Adria leads me through her labyrinthian fortress. I may not be chained, but I might as well be physically tied to her; even if I were to make a run for it, Aspect clunkily in tow, I could never navigate this place on my own.
Since I was unconscious for my journey into the fortress, I never got a full, proper look at its layout—it was nothing more than a malformed, inky silhouette in the distance, brutally lit by a single enormous blue light at its highest point. But from what I can gather as we weave through countless hallways, up and down staircases, and farther and farther from the prison quarters, the nightfolk fortress is a concentric collection of rectangular levels, getting narrower each level up. The prison was along the far west side, and we seem to be making our way … east … I think? But I can’t shake the feeling that Adria is making this route deliberately convoluted, ensuring I can’t navigate the fortress without her help.

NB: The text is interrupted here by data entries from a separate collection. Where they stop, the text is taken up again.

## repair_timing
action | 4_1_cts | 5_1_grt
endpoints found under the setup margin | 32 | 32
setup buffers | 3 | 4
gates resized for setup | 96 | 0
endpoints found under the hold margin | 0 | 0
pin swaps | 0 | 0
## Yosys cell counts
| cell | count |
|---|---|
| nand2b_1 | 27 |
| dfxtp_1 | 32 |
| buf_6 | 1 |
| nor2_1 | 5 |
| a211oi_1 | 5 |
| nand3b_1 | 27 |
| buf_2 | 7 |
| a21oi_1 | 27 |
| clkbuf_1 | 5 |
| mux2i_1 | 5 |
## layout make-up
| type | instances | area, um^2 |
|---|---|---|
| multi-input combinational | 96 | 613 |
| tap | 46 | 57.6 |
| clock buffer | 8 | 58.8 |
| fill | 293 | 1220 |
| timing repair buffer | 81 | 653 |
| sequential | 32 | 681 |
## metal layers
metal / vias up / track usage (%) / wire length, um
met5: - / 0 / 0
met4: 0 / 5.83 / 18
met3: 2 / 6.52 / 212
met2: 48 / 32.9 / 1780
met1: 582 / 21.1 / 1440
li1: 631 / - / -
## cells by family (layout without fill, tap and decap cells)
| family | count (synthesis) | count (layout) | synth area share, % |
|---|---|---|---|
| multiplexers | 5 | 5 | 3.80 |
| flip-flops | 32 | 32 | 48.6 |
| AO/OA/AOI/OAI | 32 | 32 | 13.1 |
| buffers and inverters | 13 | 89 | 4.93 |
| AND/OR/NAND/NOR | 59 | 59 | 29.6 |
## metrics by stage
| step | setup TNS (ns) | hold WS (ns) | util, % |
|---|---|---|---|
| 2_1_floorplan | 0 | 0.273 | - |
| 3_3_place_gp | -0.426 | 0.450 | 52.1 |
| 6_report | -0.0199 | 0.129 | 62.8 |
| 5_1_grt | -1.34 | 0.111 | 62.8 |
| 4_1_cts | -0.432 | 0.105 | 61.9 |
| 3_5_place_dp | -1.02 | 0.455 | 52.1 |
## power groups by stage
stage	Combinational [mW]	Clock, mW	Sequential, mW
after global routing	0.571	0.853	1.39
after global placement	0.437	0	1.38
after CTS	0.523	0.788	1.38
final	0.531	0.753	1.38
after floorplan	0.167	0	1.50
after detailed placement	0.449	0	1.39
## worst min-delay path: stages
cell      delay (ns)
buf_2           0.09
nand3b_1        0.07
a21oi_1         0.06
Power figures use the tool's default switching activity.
--- src/ex_defines.svh ---
`ifndef EX_DEFINES_SVH
`define EX_DEFINES_SVH

// RV32I major opcodes
`define OP_R        7'b0110011
`define OP_I        7'b0010011
`define OP_LOAD     7'b0000011
`define OP_STORE    7'b0100011
`define OP_BRANCH   7'b1100011
`define OP_JAL      7'b1101111
`define OP_JALR     7'b1100111
`define OP_LUI      7'b0110111
`define OP_AUIPC    7'b0010111
`define OP_SYSTEM   7'b1110011

// ALU operations
`define ALU_ADD     4'd0
`define ALU_SUB     4'd1
`define ALU_AND     4'd2
`define ALU_OR      4'd3
`define ALU_XOR     4'd4
`define ALU_SLT     4'd5
`define ALU_SLTU    4'd6
`define ALU_SLL     4'd7
`define ALU_SRL     4'd8
`define ALU_SRA     4'd9
`define ALU_PASS_B  4'd10

// Datapath selectors
`define A_REG       1'b0
`define A_PC        1'b1
`define B_REG       1'b0
`define B_IMM       1'b1
`define REDIR_ALU   1'b0
`define REDIR_PC4   1'b1
`define CSR_RD1     1'b0
`define CSR_IMM     1'b1

// Store sizes, NONE for anything that is not a store
`define SIZE_B      2'd0
`define SIZE_H      2'd1
`define SIZE_W      2'd2
`define SIZE_NONE   2'd3

`define NOP         32'h00000013
`define CSR_TOHOST  12'h51e

// Top address nibble of the data memory
`define DMEM_REGION 4'h1
`define DMEM_WORDS  4096

`endif

--- src/ex_ctrl_if.sv ---
`timescale 1ns/100ps
`default_nettype none

interface ex_ctrl_if;

    logic [3:0] alu_op;
    logic       a_sel;
    logic       b_sel;
    logic       redirect_sel;
    logic [1:0] store_size;
    logic       dmem_en;
    logic       csr_en;
    logic       csr_sel;

    modport ctrl (
        output alu_op, a_sel, b_sel, redirect_sel,
        output store_size, dmem_en, csr_en, csr_sel
    );

    modport alu (input alu_op, a_sel, b_sel, redirect_sel);

    modport mem (input store_size, dmem_en);

    modport csr (input csr_en, csr_sel);

endinterface

`default_nettype wire

--- src/alu_path.sv ---
`timescale 1ns/100ps
`default_nettype none

`include "ex_defines.svh"

module alu_path (
    input wire [31:0] pc,
    input wire [31:0] rd1,
    input wire [31:0] rd2,
    input wire [31:0] imm,
    ex_ctrl_if.alu ctrl,
    output logic [31:0] alu_res,
    output logic [31:0] pc4,
    output logic [31:0] redirect
);

    logic [31:0] a;
    logic [31:0] b;
    logic [4:0]  shamt;

    assign a = (ctrl.a_sel == `A_PC) ? pc : rd1;
    assign b = (ctrl.b_sel == `B_IMM) ? imm : rd2;
    assign shamt = b[4:0];

    always_comb begin
        case (ctrl.alu_op)
            `ALU_ADD: alu_res = a + b;
            `ALU_SUB: alu_res = a - b;
            `ALU_AND: alu_res = a & b;
            `ALU_OR: alu_res = a | b;
            `ALU_XOR: alu_res = a ^ b;
            `ALU_SLT: alu_res = {31'b0, $signed(a) < $signed(b)};
            `ALU_SLTU: alu_res = {31'b0, a < b};
            `ALU_SLL: alu_res = a << shamt;
            `ALU_SRL: alu_res = a >> shamt;
            `ALU_SRA: alu_res = $signed(a) >>> shamt;
            `ALU_PASS_B: alu_res = b;
            default: alu_res = a + b;
        endcase
    end

    assign pc4 = pc + 32'd4;

    // Fall through unless the instruction was taken
    assign redirect = (ctrl.redirect_sel == `REDIR_ALU) ? alu_res : pc4;

endmodule

`default_nettype wire

--- src/flat_wrapper.sv ---
// flat-port wrapper written by rule: the top's interface ports become plain ports
module alu_path_flat 
  (pc, rd1, rd2, imm, alu_res, pc4, redirect, ctrl_alu_op, ctrl_a_sel, ctrl_b_sel, ctrl_redirect_sel);
  ex_ctrl_if ctrl_i ();
  input wire [31:0] pc;
  input wire [31:0] rd1;
  input wire [31:0] rd2;
  input wire [31:0] imm;
  output logic [31:0] alu_res;
  output logic [31:0] pc4;
  output logic [31:0] redirect;
  input wire logic [$bits(ctrl_i.alu_op)-1:0] ctrl_alu_op;
  input wire logic [$bits(ctrl_i.a_sel)-1:0] ctrl_a_sel;
  input wire logic [$bits(ctrl_i.b_sel)-1:0] ctrl_b_sel;
  input wire logic [$bits(ctrl_i.redirect_sel)-1:0] ctrl_redirect_sel;
  assign ctrl_i.alu_op = ctrl_alu_op;
  assign ctrl_i.a_sel = ctrl_a_sel;
  assign ctrl_i.b_sel = ctrl_b_sel;
  assign ctrl_i.redirect_sel = ctrl_redirect_sel;
  alu_path u_core (.pc(pc), .rd1(rd1), .rd2(rd2), .imm(imm), .ctrl(ctrl_i), .alu_res(alu_res), .pc4(pc4), .redirect(redirect));
endmodule
--- config.mk ---
export PLATFORM = sky130hd
export DESIGN_NAME = alu_path_flat
export DESIGN_NICKNAME = d
export VERILOG_FILES = /design/src/ex_ctrl_if.sv /design/src/alu_path.sv /design/src/flat_wrapper.sv
export VERILOG_INCLUDE_DIRS = /design/src
export SDC_FILE = /design/constraint.sdc
export NUM_CORES = 1
export LEC_CHECK = 0
export BUFFER_PORTS_ARGS = -buffer_cell sky130_fd_sc_hd__buf_4
export CORE_ASPECT_RATIO = 1.2
export CORE_MARGIN = 2
export CORE_UTILIZATION = 50
export DETAILED_ROUTE_END_ITERATION = 16
export PLACE_DENSITY = 0.74
export SLEW_MARGIN = 20
export SYNTH_ARGS = -nofsm -noshare
export SYNTH_HDL_FRONTEND = slang
export SYNTH_SLANG_ARGS = --single-unit
--- constraint.sdc ---
create_clock -name vclk -period 5.95
set_clock_uncertainty 0.1 [all_clocks]
set_input_delay 0.2975 -clock vclk [all_inputs]
set_output_delay 0.2975 -clock vclk [all_outputs]
set_load 0.02 [all_outputs]
==> results.json, run 1 <==
{
  "status": "completed",
  "firstDrtPassIters": 6,
  "yosysSeqAreaShare_pct": 0,
  "fillers": 2164,
  "grt_pass1_wl_um": 84100,
  "placementRows": 60,
  "period_share_pct": 89.44,
  "tightest_slew_ns": 1.260,
  "wl_per_cell_um": 28.14,
  "finalWorstSetupSlack_ns": 0.6286,
  "io_buffers": 231,
  "layout_common_cells": "buf_4, nand2_1, mux2i_1",
  "nets": 1967,
  "max_cap_viol_count": 0,
  "n_clock_buffer": 0,
  "track_usage_pct": 45.41,
  "synth-simple-area-share_pct": 19.00,
  "synth_warnings": 0,
  "post_cts_resized": 0,
  "worstPathRequired_ns": 5.55,
  "synth_area_um2": 11290,
  "dpl.hpwl_um": 44140,
  "start_util_pct": 50.65,
  "end_kind": "output pin",
  "p_leak_nw": 5.777,
  "seq_cell_count": 0,
  "worstHoldPathType": "in -> out",
  "rsz0062_at_grt": "no",
  "viasPerCell": 7.201,
  "power.density_nw_per_um2": 145.0,
  "slowest_stage": "o41ai_1",
  "setup_viol": 0,
  "antenna_left": 0,
  "avgSynthCellArea_um2": 7.130,
  "dieArea_um2": 23810,
  "yosys.cell_types.count": 94,
  "setup_tns_ns": 0,
  "antenna_found_initial": 0,
  "yosys.area_share.adder_pct": 11.21,
  "final-seq-area_um2": 0,
  "grt_overflow": 0,
  "drv_slew": 0,
  "multiInputGateArea_um2": 10360,
  "drive_gt1_share_pct": 24.57,
  "start_kind": "input port",
  "crit_chain": "buf_4, mux2i_1, ha_1, fa_1, o21ba_2, or4_1, a21oi_1, buf_4, a311oi_4, o41ai_1, a21boi_0, mux2_2, nand3_1, mux2_2, buf_4",
  "synth_xor_xnor_area_share_pct": 2.637,
  "fmax_mhz": 187.9,
  "layout_commonest_cell": "buf_4",
  "syn_inst": 1584,
  "place_congestion": 1.081,
  "period_minus_slack_ns": 5.321,
  "grt_max_degree": 64,
  "crit_type": "in -> out",
  "dp_worst_setup_slack_ns": 0.7853,
  "cp_slowest_stage_delay_ns": 0.57,
  "drt-total-wl_um": 56540,
  "area_growth_syn_to_layout_pct": 16.32,
  "grt_pass1_vias": 13640,
  "dr_total_vias": 14470,
  "max_slew_margin_pct": 15.80,
  "muxShareOfSynthArea_pct": 25.67,
  "hold_viol_final": 0,
  "synth_nets": 1819,
  "num_antenna_cells": 0,
  "drc": 0,
  "design_area_um2": 13140,
  "synth_compound_area_share_pct": 32.54,
  "synth_top_family_by_area": "compound AO/OA/AOI/OAI gates",
  "die_w_um": 141.2,
  "crit_top_cell": "buf_4",
  "worstPathMaxFanout": 15,
  "cts_setup_buffers": 0,
  "first_iter_violations": 1937,
  "cts_hold_buffers": 0,
  "die-height_um": 168.6,
  "coreArea_um2": 22300,
  "io_pins": 231,
  "cp_data_arrival_time_ns": 4.92,
  "place_area_um2": 13130,
  "ir_drop_mv": 0.09600
}
worst max-delay path: cells and delay by family:
kind,cells,cell delay [ns]
AO/OA/AOI/OAI,5,1.44
adder cells (fa/ha/maj),2,0.81
buffers and inverters,3,0.74
multiplexers,3,0.96
AND/OR/NAND/NOR,2,0.63
layout make-up:
class | count | area share [%]
well taps | 279 | 2.657
repair buffers | 267 | 15.26
multi-input cells | 1350 | 78.84
inverters | 113 | 3.248
layer usage:
metal / GRT usage, % / vias to the layer above / routed length [um]
met5: 0 / - / 0
met4: 20.70 / 0 / 3324
met3: 9.675 / 215 / 6978
li1: - / 6278 / -
met1: 60.46 / 6838 / 21690
met2: 70.24 / 1135 / 24550
power breakdown:
| group | total (W) | internal, W | switching (W) |
|---|---|---|---|
| clock | 0 | 0 | 0 |
| sequential | 0 | 0 | 0 |
| combinational | 0.00190 | 0.000706 | 0.00120 |
cells by family after synthesis:
kind of cell               after synthesis
muxes                                  232
xor gates and xnor gates                34
adders and majority gates              100
and+or+nand+nor                        460
AOI/OAI and AO/OA                      524
buffers and inverters                  234
metrics by stage:
| step | hold slack [ns] | cells | power, W | utilization [%] |
|---|---|---|---|---|
| 3_3_place_gp | 0.7364 | 2009 | 0.001819 | 58.89 |
| 6_report | 0.7428 | 2009 | 0.001904 | 58.92 |
| 3_5_place_dp | 0.7377 | 2009 | 0.001828 | 58.89 |
| 5_1_grt | 0.7482 | 2009 | 0.002002 | 58.92 |
| 2_1_floorplan | 0.5776 | 1584 | 0.001192 | - |
| 4_1_cts | 0.7377 | 2009 | 0.001836 | 58.89 |
cell usage after synthesis, drive strengths merged (14+ instances only):
master | n | area, um2
a211oi | 29 | 222.7
a21o | 14 | 105.1
a21oi | 107 | 535.5
a221oi | 18 | 170.2
a22oi | 18 | 135.1
a31oi | 24 | 156.4
buf | 47 | 305.3
clkbuf | 74 | 277.8
ha | 98 | 1226
inv | 112 | 422.9
mux2 | 50 | 566.8
mux2i | 168 | 2017
mux4 | 14 | 315.3
nand2 | 141 | 529.3
nand3 | 47 | 235.2
nand4 | 15 | 93.84
nor2 | 134 | 503.0
nor2b | 16 | 100.1
nor3 | 35 | 175.2
nor4 | 16 | 100.1
o211ai | 30 | 225.2
o21ai | 88 | 444.2
o21bai | 16 | 120.1
o22ai | 29 | 187.7
o31ai | 18 | 135.1
xnor2 | 22 | 192.7
path summary, 6_finish.rpt:
kind / start / end / slack [ns] / depth (start not counted)
min: pc[1] / pc4[1] / 0.74 / 2
max: ctrl_a_sel / redirect[0] / 0.63 / 15
Note: power is estimated with default switching activity, not from simulation.
==> run 2: changes to the inputs <==
- clock period: 5.95 -> 5.8 ns (I/O delays scaled with it)
==> run 2 against run 1 <==
Combinational power grew 4%. Hold slack got worse by 0.018 ns. Via count rose by 1.2%. Largest power group unchanged. Critical endpoint unchanged.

As we twist our way from the fortress’s westmost point to the east, Adria starts to lean almost onto her front limbs, practically proceedingon all fours, somewhere between a walk and a run. It should serve as a reminder that she and her people haven’t been merely human since the Cataclysm, but instead it dredges up the most peculiar memory for me.
As a child, when Chloe called me for dinner, I’d ascend every shelter stairwell on my hands and knees, laughing, insisting that my scuttling was faster—or, at the very least, more fun. She used to scold me without even a flicker of amusement, saying that only a Shadowlands mutant would traverse a staircase in such a way. Part of my brain knows I should see a predator’s charge in Adria’s movements, but now that I know her by name, I can’t help but see echoes of a child’s amused experimentation instead.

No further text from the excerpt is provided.